U.S. envoy who challenged anti-gay Zambia now protests vs. U.S. in Haiti

The U.S. diplomat who challenged homophobia in Zambia two years ago has now resigned in protest from his new post in Haiti.

Ambassador Daniel Foote. (Drew Angerer photo courtesy of Bloomberg/Getty Images)

Daniel Foote, who in 2019 was the U.S. ambassador to Zambia, protested the “horrifying” 15-year prison sentences imposed that year on a gay couple in Zambia.

Foote said the sentences harmed Zambia’s international reputation and perpetuated discrimination.

In contrast to Zambia’s harsh treatment of LGBT people, he said, “government officials can steal millions of public dollars without prosecution, political cadres can beat innocent citizens for expressing their opinions with no consequences, or poachers/traffickers can kill numerous elephants, barbarically chainsaw and sell their tusks, and face a maximum of only five years imprisonment in Zambia.”

Foote said Zambian officials should act like leaders of the Christian nation they claim to represent instead of imprisoning LGBT people and encouraging un-Christian slurs against gay Zambian citizens.

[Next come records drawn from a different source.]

[config.mk]
export PLATFORM = sky130hd
export DESIGN_NAME = series_eval_ctrl
export DESIGN_NICKNAME = d
export VERILOG_FILES = /design/src/rtl/series_ctrl_pkg.sv /design/src/rtl/series_phase_timer.sv /design/src/rtl/series_eval_ctrl.sv
export SDC_FILE = /design/constraint.sdc
export NUM_CORES = 1
export LEC_CHECK = 0
export ABC_CLOCK_PERIOD_IN_PS = 1750
export CORE_MARGIN = 2
export CORE_UTILIZATION = 41
export CTS_CLUSTER_DIAMETER = 150
export DETAILED_ROUTE_END_ITERATION = 12
export GPL_TIMING_DRIVEN = 0
export MAX_ROUTING_LAYER = met4
export PLACE_DENSITY_LB_ADDON = 0.3
export SLEW_MARGIN = 20
export SYNTH_ARGS = -nofsm -noshare
export SYNTH_HDL_FRONTEND = slang
export SYNTH_SLANG_ARGS = --single-unit
export TNS_END_PERCENT = 1
[constraint.sdc]
create_clock -name Clk -period 1.75 [get_ports Clk]
set_input_delay 0.525 -clock Clk [delete_from_list [all_inputs] [get_ports Clk]]
set_output_delay 0.525 -clock Clk [all_outputs]
set_load 0.02 [all_outputs]
[src/rtl/series_ctrl_pkg.sv]
// Shared types and constants for the Taylor-series evaluator controller.
package series_ctrl_pkg;

    typedef enum logic [2:0] {
        StIdle = 3'd0,
        StArm  = 3'd1,
        StInit = 3'd2,
        StMulq = 3'd3,
        StMulr = 3'd4,
        StAcc  = 3'd5,
        StDone = 3'd6
    } state_e;

    localparam logic [1:0] MODE_ALT = 2'b00;
    localparam logic [1:0] MODE_ADD = 2'b01;
    localparam logic [1:0] MODE_SUB = 2'b10;

endpackage

[src/rtl/series_phase_timer.sv]
// Multiply-phase timer: counts 0..MUL_LAT-1 while enabled and flags the final cycle.
module series_phase_timer #(
    parameter int unsigned MUL_LAT = 1
) (
    input  logic Clk,
    input  logic Rst,
    input  logic clr_i,
    input  logic en_i,
    output logic last_o
);

    localparam int unsigned TW = (MUL_LAT > 1) ? $clog2(MUL_LAT) : 1;

    logic [TW-1:0] cnt_q, cnt_d;

    always_comb begin
        cnt_d = cnt_q;
        if (clr_i) begin
            cnt_d = '0;
        end else if (en_i) begin
            cnt_d = cnt_q + TW'(1);
        end
    end

    always_ff @(posedge Clk or posedge Rst) begin
        if (Rst) begin
            cnt_q <= '0;
        end else begin
            cnt_q <= cnt_d;
        end
    end

    assign last_o = (cnt_q == TW'(MUL_LAT - 1));

endmodule

[src/rtl/series_eval_ctrl.sv]
// Sequencer for the iterative Taylor-series datapath: init, x^2 multiply,
// coefficient multiply and accumulate for TERMS terms, with busy/done handshake and abort.
module series_eval_ctrl
    import series_ctrl_pkg::*;
#(
    parameter int unsigned TERMS   = 8,
    parameter int unsigned CNT_W   = 3,
    parameter int unsigned MUL_LAT = 1
) (
    input  logic             Clk,
    input  logic             Rst,
    input  logic             Start,
    input  logic             Abort,
    input  logic [1:0]       Mode,
    output logic             sub,
    output logic             selx,
    output logic             selm,
    output logic             selq,
    output logic             selrom,
    output logic             selt,
    output logic             sela,
    output logic             ldq,
    output logic             ldt,
    output logic             lde,
    output logic             in0,
    output logic             inc,
    output logic [CNT_W-1:0] rom_addr,
    output logic [CNT_W-1:0] term_idx,
    output logic             ready,
    output logic             busy,
    output logic             done
);

    state_e           state_q, state_d;
    logic [CNT_W-1:0] idx_q, idx_d;
    logic [1:0]       mode_q, mode_d;
    logic             in_mul, abort_act, last;

    assign in_mul    = (state_q == StMulq) || (state_q == StMulr);
    assign abort_act = Abort && (state_q != StIdle);

    // Clearing on the last cycle gives every multiply phase a fresh count from zero.
    series_phase_timer #(
        .MUL_LAT (MUL_LAT)
    ) u_timer (
        .Clk    (Clk),
        .Rst    (Rst),
        .clr_i  (!in_mul || last || abort_act),
        .en_i   (in_mul),
        .last_o (last)
    );

    always_comb begin
        state_d = state_q;
        idx_d   = idx_q;
        mode_d  = mode_q;
        sub     = 1'b0;
        selx    = 1'b0;
        selm    = 1'b0;
        selq    = 1'b0;
        selrom  = 1'b0;
        selt    = 1'b0;
        sela    = 1'b0;
        ldq     = 1'b0;
        ldt     = 1'b0;
        lde     = 1'b0;
        in0     = 1'b0;
        inc     = 1'b0;
        ready   = 1'b0;
        busy    = 1'b0;
        done    = 1'b0;

        case (state_q)
            StIdle: begin
                ready = 1'b1;
                if (Start) begin
                    state_d = StArm;
                    mode_d  = Mode;
                end
            end
            StArm: begin
                if (!Start) state_d = StInit;
            end
            StInit: begin
                busy    = 1'b1;
                in0     = 1'b1;
                selx    = 1'b1;
                ldq     = 1'b1;
                lde     = 1'b1;
                ldt     = 1'b1;
                idx_d   = '0;
                state_d = StMulq;
            end
            StMulq: begin
                busy = 1'b1;
                selq = 1'b1;
                selt = 1'b1;
                selm = 1'b1;
                if (last) begin
                    ldt     = 1'b1;
                    state_d = StMulr;
                end
            end
            StMulr: begin
                busy   = 1'b1;
                selrom = 1'b1;
                selt   = 1'b1;
                selm   = 1'b1;
                if (last) begin
                    ldt     = 1'b1;
                    state_d = StAcc;
                end
            end
            StAcc: begin
                busy = 1'b1;
                lde  = 1'b1;
                sela = 1'b1;
                inc  = 1'b1;
                case (mode_q)
                    MODE_ALT: sub = idx_q[0];
                    MODE_SUB: sub = 1'b1;
                    MODE_ADD: sub = 1'b0;
                    default:  sub = 1'b0;
                endcase
                if (idx_q == CNT_W'(TERMS - 1)) begin
                    state_d = StDone;
                end else begin
                    idx_d   = idx_q + CNT_W'(1);
                    state_d = StMulq;
                end
            end
            StDone: begin
                done    = 1'b1;
                state_d = StIdle;
            end
            default: state_d = StIdle;
        endcase

        if (abort_act) begin
            state_d = StIdle;
            idx_d   = '0;
            ldq     = 1'b0;
            ldt     = 1'b0;
            lde     = 1'b0;
            inc     = 1'b0;
            done    = 1'b0;
        end
    end

    always_ff @(posedge Clk or posedge Rst) begin
        if (Rst) begin
            state_q <= StIdle;
            idx_q   <= '0;
            mode_q  <= MODE_ALT;
        end else begin
            state_q <= state_d;
            idx_q   <= idx_d;
            mode_q  <= mode_d;
        end
    end

    assign term_idx = idx_q;
    assign rom_addr = idx_q;

endmodule
; ---- After elaboration in Yosys (flattened, before gate mapping)
; Cells that the tools add are included.
[classes]
n_addsub = 2
n_eq_ne = 13
mux = 30
bitwise_logic = 1
n_reduce_logical = 16
[op_table]
columns = op, n
row1 = 2-to-1 mux 3 bit, 8
row2 = 2-to-1 mux 1 bit, 18
row3 = case mux 3 bit (6 select lines), 1
row4 = inequality test 3 bit (second input constant), 5
row5 = equality test 3 bit (second input constant), 4
row6 = equality test 3 x 2 -> 1 bit (second input constant), 2
row7 = case mux 3 bit (2 select lines), 1
row8 = nonzero test 3 bit, 2
row9 = case mux 1 bit (2 select lines), 2
row10 = AND reduction 2 bit, 2
row11 = AND reduction 4 bit, 1
row12 = OR reduction 2 bit, 2
row13 = OR reduction 4 bit, 1
row14 = adder 3 x 1 -> 3 bit (second input constant), 1
row15 = equality test 3 x 1 -> 1 bit (second input constant), 1
row16 = logical NOT 3 bit, 1
row17 = logical OR 1 bit, 3
row18 = equality test 2 bit (second input constant), 1
row19 = logical NOT 2 bit, 1
row20 = nonzero test 2 bit, 1
row21 = adder 1 bit (second input constant), 1
row22 = logical AND 1 bit, 1
row23 = logical NOT 1 bit, 1
row24 = NOT 1 bit, 1
[totals]
regBits = 9
output_inout_bits = 21
wordCells = 66

; ---- Depth between registers and ports, before layout
[logic_depth]
depth_word = 6
depth_mapped = 5

; ---- Modules after synthesis
; From an unflattened synthesis, not the netlist that was laid out.
[hier_totals]
cells_unflattened = 81
area_unflattened_um2 = 704.4
[by_module_without_submodules]
columns = mod, instances, cells_per_inst, area_each_um2
row1 = series_eval_ctrl, 1, 76, 659.4
row2 = series_phase_timer, 1, 5, 45.0

; ---- Least setup slack after synthesis
; Ideal clock, no wire load.
[synth_timing]
kind = reg-to-output
start = register state_q[0]
end = output ldt
t_arrival_ns = 1.451
required_ns = 1.225
setup_slack_ns = -0.226
path_stages_with_launch = 5
n_path_buf = 1
cell_sequence = dfrtp_1 > buf_4 > nor3b_2 > a21oi_1 > a211oi_2
[synth_via]
elab_chain_len = 4
[synth_lines]
columns = item, line
row1 = "start, declared", series_eval_ctrl.sv:34  ; state_e state_q, state_d;
row2 = "start signal, assigned", series_eval_ctrl.sv:152  ; state_q <= StIdle;
row3 = "start signal, assigned", series_eval_ctrl.sv:156  ; state_q <= state_d;
row4 = equality test 3 x 2 -> 1 bit / equality test 3 bit (equally long branches), series_eval_ctrl.sv:73  ; case (state_q)
row5 = OR reduction 2 bit (no source line), --
row6 = case mux 1 bit (2 select lines), series_eval_ctrl.sv:73
row7 = 2-to-1 mux 1 bit (*), series_eval_ctrl.sv:139  ; if (abort_act) begin
row8 = "end, declared", series_eval_ctrl.sv:23  ; output logic ldt,
; Mark *: on every way between the ends. The rest lies on a longest branch, timed or not.

; ---- Worst setup path after layout
[layout_timing]
start = register state_q[0]
end = output selt
[layout_via]
elab_chain_len = 3
[layout_lines]
columns = item, line
row1 = equality test 3 x 2 -> 1 bit / equality test 3 bit (equally long branches), series_eval_ctrl.sv:73
row2 = OR reduction 2 bit (no source line) (*), --
row3 = 2-to-1 mux 1 bit (*), series_eval_ctrl.sv:73
row4 = "end, declared", series_eval_ctrl.sv:20  ; output logic selt,
; Marks and branches as above.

Zambia’s then president, Edgar Lungu, demanded that the U.S. remove Foote as ambassador, saying that he did not want people who support “un-Christian values such as homosexuality” in the country. The U.S. quietly complied with Lungu’s demand.

This past July, Foote was named U.S. special envoy to Haiti.

Foote resigned from that position this week in protest over the new U.S. policy of deporting Haitian immigrants from the U.S.-Mexico border back to Haiti. In his letter of resignation, he called that policy inhumane and counterproductive.

“The people of Haiti, mired in poverty, hostage to the terror, kidnappings, robberies and massacres of armed gangs and suffering under a corrupt government with gang alliances, simply cannot support the forced infusion of thousands of returned migrants lacking food, shelter, and money without additional, avoidable human tragedy,” Foote wrote.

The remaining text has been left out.